[src/rtl/div47_pkg.sv]
// Shared constants and types for the divide-by-47 reconstruction datapath.
package div47_pkg;

    localparam int DIVISOR = 47;
    localparam int XW      = 60;
    localparam int QW      = 55;
    localparam int DW      = 6;
    localparam int NDIG    = XW / DW;
    localparam int CW      = 4;

    typedef logic [DW-1:0]   digit_t;
    typedef logic [2*DW-1:0] prod_t;

    typedef enum logic [1:0] {
        IDLE = 2'd0,
        RUN  = 2'd1,
        DONE = 2'd2
    } state_t;

    // Divisor and last digit index in the widths they are compared at.
    localparam digit_t         DIV_D    = digit_t'(DIVISOR);
    localparam logic [CW-1:0]  LAST_DIG = CW'(NDIG - 1);

endpackage

[src/rtl/div47_digit_mac.sv]
// One digit step of the reconstruction: {cout, sout} = d*47 + cin.
// The multiply by 47 is a fixed shift-add tree (32+8+4+2+1), no multiplier.
module div47_digit_mac
    import div47_pkg::*;
(
    input  digit_t d,
    input  digit_t cin,
    output digit_t cout,
    output digit_t sout
);

    prod_t dx;
    prod_t s;

    assign dx = prod_t'(d);
    // Worst case 63*47 + 63 = 3024 still fits the 12-bit product.
    assign s  = (dx << 5) + (dx << 3) + (dx << 2) + (dx << 1) + dx + prod_t'(cin);
    assign {cout, sout} = s;

endmodule

[src/rtl/div47_recon_serial.sv]
// Digit-serial rebuild of x = q*47 + r, six quotient bits per cycle,
// with valid/ready on both sides and range/overflow flags.
module div47_recon_serial
    import div47_pkg::*;
(
    input  logic          clk,
    input  logic          rst_n,
    input  logic          in_valid,
    output logic          in_ready,
    input  logic [QW-1:0] q,
    input  logic [DW-1:0] r,
    output logic          out_valid,
    input  logic          out_ready,
    output logic [XW-1:0] x,
    output logic          err_rem,
    output logic          ovf
);

    state_t         state_q;
    state_t         state_d;
    logic [CW-1:0]  cnt_q;
    logic [XW-1:0]  qreg_q;
    logic [XW-1:0]  xreg_q;
    digit_t         carry_q;
    logic           err_q;
    logic           ovf_q;

    digit_t         mac_cout;
    digit_t         mac_sout;
    logic           accept;
    logic           last_dig;

    div47_digit_mac u_mac (
        .d    (qreg_q[DW-1:0]),
        .cin  (carry_q),
        .cout (mac_cout),
        .sout (mac_sout)
    );

    assign accept   = in_valid && in_ready;
    assign last_dig = (cnt_q == LAST_DIG);

    // State register.
    always_ff @(posedge clk or negedge rst_n) begin
        if (!rst_n) begin
            state_q <= IDLE;
        end else begin
            state_q <= state_d;
        end
    end

    // Next state and handshake decode; handshakes come from state only.
    always_comb begin
        state_d   = state_q;
        in_ready  = 1'b0;
        out_valid = 1'b0;
        case (state_q)
            IDLE: begin
                in_ready = 1'b1;
                if (in_valid) begin
                    state_d = RUN;
                end
            end
            RUN: begin
                if (last_dig) begin
                    state_d = DONE;
                end
            end
            DONE: begin
                out_valid = 1'b1;
                if (out_ready) begin
                    state_d = IDLE;
                end
            end
            default: begin
                state_d = IDLE;
            end
        endcase
    end

    // Datapath: load on accept, shift one digit per RUN cycle, hold in DONE.
    always_ff @(posedge clk or negedge rst_n) begin
        if (!rst_n) begin
            cnt_q   <= '0;
            qreg_q  <= '0;
            xreg_q  <= '0;
            carry_q <= '0;
            err_q   <= 1'b0;
            ovf_q   <= 1'b0;
        end else begin
            case (state_q)
                IDLE: begin
                    if (accept) begin
                        qreg_q  <= XW'(q);
                        carry_q <= r;
                        err_q   <= (r >= DIV_D);
                        ovf_q   <= 1'b0;
                        cnt_q   <= '0;
                    end
                end
                RUN: begin
                    // Low digit result enters at the top; after ten shifts
                    // digit 0 lands in x[5:0].
                    xreg_q  <= {mac_sout, xreg_q[XW-1:DW]};
                    qreg_q  <= qreg_q >> DW;
                    carry_q <= mac_cout;
                    cnt_q   <= cnt_q + 1'b1;
                    if (last_dig) begin
                        ovf_q <= (mac_cout != '0);
                    end
                end
                default: begin
                end
            endcase
        end
    end

    assign x       = xreg_q;
    assign err_rem = err_q;
    assign ovf     = ovf_q;

endmodule
[config.mk]
export PLATFORM = sky130hd
export DESIGN_NAME = div47_recon_serial
export DESIGN_NICKNAME = d
export VERILOG_FILES = /design/src/rtl/div47_pkg.sv /design/src/rtl/div47_digit_mac.sv /design/src/rtl/div47_recon_serial.sv
export SDC_FILE = /design/constraint.sdc
export NUM_CORES = 1
export LEC_CHECK = 0
export ABC_AREA = 1
export CORE_MARGIN = 8
export CORE_UTILIZATION = 38
export DETAILED_ROUTE_END_ITERATION = 12
export DONT_BUFFER_PORTS = 1
export PLACE_DENSITY = 0.55
export SLEW_MARGIN = 20
export SYNTH_ARGS = -nofsm -noshare
export SYNTH_HDL_FRONTEND = slang
export SYNTH_SLANG_ARGS = --single-unit
[constraint.sdc]
create_clock -name clk -period 5.13 [get_ports clk]
set_input_delay 1.026 -clock clk [delete_from_list [all_inputs] [get_ports clk]]
set_output_delay 1.026 -clock clk [all_outputs]
set_load 0.005 [all_outputs]
==> results.txt <==
----------------------------------------------------
[Outcome]
  Status ... completed

[Clocking]
  CTS clk-pin slew, worst paths ... 0.06 ns
  Root buffer cell ... clkbuf_16
  Count of buffers added by post-CTS timing repair for setup ... 0
  Maximum clock insertion buffer count ... 2
  Clock tree from TritonCTS ... built
  Number of resized instances in the post-cts repair step ... 0
  Post-CTS Hold Buffers ... 0
  Number of buffers created by CTS ... 17
  Clock Sink Count ... 129
  Clock latency at the later pin of the worst-skew pair ... around 0.41 ns
  Number of H-tree branching levels ... 4

[Floorplanning]
  Die span in x ... between 150 and 200 um
  Die Area ... 22,500 um^2
  Height of the chip ... around 150 um
  Starting density of the core ... 0.384
  Core Footprint ... about 18,000 um^2
  Number of primary I/O pins ... around 130
  Site row count ... 49

[STA]
  Final critical-path share of the clock period ... 0.677
  Max transition margin ... 0.351
  Final clock skew ... 0.00734 ns
  Setup repair after global routing missed its margin ... false
  Pins Over Slew Limit ... 0
  Slew of the pin with the lowest slew margin ... 0.973 ns
  Number of setup violations in the final report ... 0
  Final worst-path setup slack ... around 1.7 ns
  Tmin final ... ~3.5 ns
  Setup TNS ... 0 ns
  Final count of hold timing violations ... 0
  Fmax achieved ... ~290 MHz

[Placed design]
  Detailed Place HPWL ... 10,800 um
  Number of I/O port buffers ... 0
  Worst slack after detailed placement ... 1.66 ns
  Standard cell area after detailed placement ... about 6900 um^2
  Final estimated routing congestion in global placement ... 0.822

[Setup path]
  Signal arrival time at the worst endpoint ... about 3.8 ns
  Class of the most critical setup path ... reg2reg
  Reg-to-reg setup timing slack ... roughly 1.7 ns
  Data required time of the critical path ... approximately 5.4 ns
  FF-to-FF Start ... qreg_q[0]$_DFFE_PN0P_
  Biggest fanout along the worst timing path ... 5
  End of the worst register-to-register path ... ovf$_DFFE_PN0P_
  Worst reg2reg path depth ... 15
  Sort of element at the end of the critical path ... flip-flop
  Launching element type of the critical path ... flip-flop

[GRT]
  Global-route wire length before repair ... approximately 25,000 um
  Number of antenna violations at the first check in global routing ... 0
  Largest net degree at the start of global routing ... between 100 and 150
  Number of global-route vias before repair ... roughly 4,700
  Total grt overflow ... 0
  Gr usage total ... 0.140

[Min path]
  Worst min-delay path category ... in2async

[Routing]
  Total via count after detailed routing ... roughly 4,500
  Number of DRC violations after detailed routing ... 0
  Total wire length ... between 15,000 and 20,000 um
  Number of DRC violations after detailed-routing iteration 0 ... 222
  Average wire per standard cell ... ~17 um
  Number of search-and-repair iterations in the first detailed-routing pass ... 5
  Final antenna-violating net count ... 0
  Via density per instance ... between 5 and 6

[Synthesis]
  Post-synthesis cell count ... between 600 and 700
  Fraction of registers with async set or reset after synthesis ... 1.00
  Number of warnings printed during yosys synthesis ... 0
  Post-synth cell types ... 31
  Proportion of synthesized chip area in sequential cells ... 0.473
  Syn_area_per_cell ... 10.3 um^2
  Post-synth EDFFs ... 0
  Synthesized Nets ... 770
  Number of register bits inferred by synthesis ... roughly 130
  Post-Synthesis Cell Area ... 6830 um^2
  Ys flop type ... dfrtp_1

[Finish]
  Net count of the finished layout ... between 700 and 800
  Summed area of non-filler cells in the final layout ... 7520 um^2
  Synth-to-Final Area Change ... 10.1%
  Number of antenna diodes ... 0
  Fraction of layout instances using a drive strength above 1 ... 0.190
  Filler cell count in the final layout ... approximately 1,700

[Job]
  Number of violations of the max-capacitance limit ... 0

----------------------------------------------------
[stage by stage]
step / utilization / hold WS (ns) / std cells
6_report: 0.423 / 0.311 / 892
3_5_place_dp: 0.385 / 0.519 / 860
2_1_floorplan: - / 0.476 / 665
5_1_grt: 0.423 / 0.282 / 892
3_3_place_gp: 0.385 / 0.511 / 860
4_1_cts: 0.423 / 0.293 / 892
[cell type report]
class                      instances  area, um^2  area share
clock buffer                      17         425      0.0566
clock inverter                    15         241      0.0321
inverter                         126         480      0.0639
multi-input combinational        374        2840       0.378
sequential                       129        3230       0.429
tap                              229         287      0.0381
timing repair buffer               2        15.0     0.00200
[kinds of logic after synthesis]
family	after synthesis	synth area share
AND/OR/NAND/NOR	199	0.154
buffers and inverters	162	0.111
AO/OA/AOI/OAI	133	0.168
flip-flops	129	0.473
adder cells (fa/ha/maj)	40	0.0909
XOR/XNOR	2	0.00257
[sequential cells by signal, indices dropped and copies added, names as in the netlist]
signal and flops:
err_rem 1, x 60, cnt_q 4, carry_q 6, qreg_q 55, ovf 1, state_q 2
[cells in the mapped netlist (11+ instances only)]
cell type	n	area, um^2
a221oi_2	45	676
ha_1	24	300
nor3_2	39	390
buf_6	15	169
dfrtp_1	129	3230
fa_1	16	320
o21ai_0	66	330
nor2_1	11	41.3
inv_1	123	462
nand3_1	12	60.1
nand2_1	119	447
nor3_1	11	55.1
[placed cells by master (no fill, tap or decap), types with 3 or more instances in the layout]
cell	n
nor3_2	39
nand3_1	12
o211ai_1	6
ha_1	24
a221oi_2	45
o21a_1	3
nor3_1	11
o21ai_0	66
fa_1	16
clkbuf_16	17
inv_6	6
o22ai_1	3
nand2_1	119
dfrtp_1	129
nor2_1	11
inv_1	123
nand2_4	3
a21oi_1	7
bufinv_16	5
[per-layer routing]
metal  track usage  vias to the layer above  share of wire
met5             0                        -              0
met4        0.0470                        0         0.0095
met3        0.0490                       10          0.082
met2         0.209                      126           0.45
met1         0.185                     2182           0.46
li1              -                     2172              -
[worst max-delay path by stage]
stage | from | to
floorplan | qreg_q[0]$_DFFE_PN0P_ | ovf$_DFFE_PN0P_
global placement | qreg_q[0]$_DFFE_PN0P_ | ovf$_DFFE_PN0P_
detailed placement | qreg_q[0]$_DFFE_PN0P_ | ovf$_DFFE_PN0P_
CTS | qreg_q[1]$_DFFE_PN0P_ | ovf$_DFFE_PN0P_
global route | qreg_q[0]$_DFFE_PN0P_ | ovf$_DFFE_PN0P_
finish | qreg_q[0]$_DFFE_PN0P_ | ovf$_DFFE_PN0P_
[critical path: stages, from the launching register on]
cell	delay, ns
dfrtp_1	0.48
fa_1	0.62
inv_1	0.08
fa_1	0.53
inv_1	0.04
ha_1	0.28
ha_1	0.23
fa_1	0.38
nand2_1	0.11
nand2_1	0.11
nand3_1	0.13
nand3b_1	0.08
nand2_1	0.09
nand2_1	0.06
nor2_1	0.10
nor2_1	0.05
Power is left out: the tool's default activity adds up to more than one toggle a clock period on the data nets, which glitch-free logic cannot reach.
§ §
__Task prompt__. Tell how many lines above include the word "layout". Give the number alone.

__Your response__. 5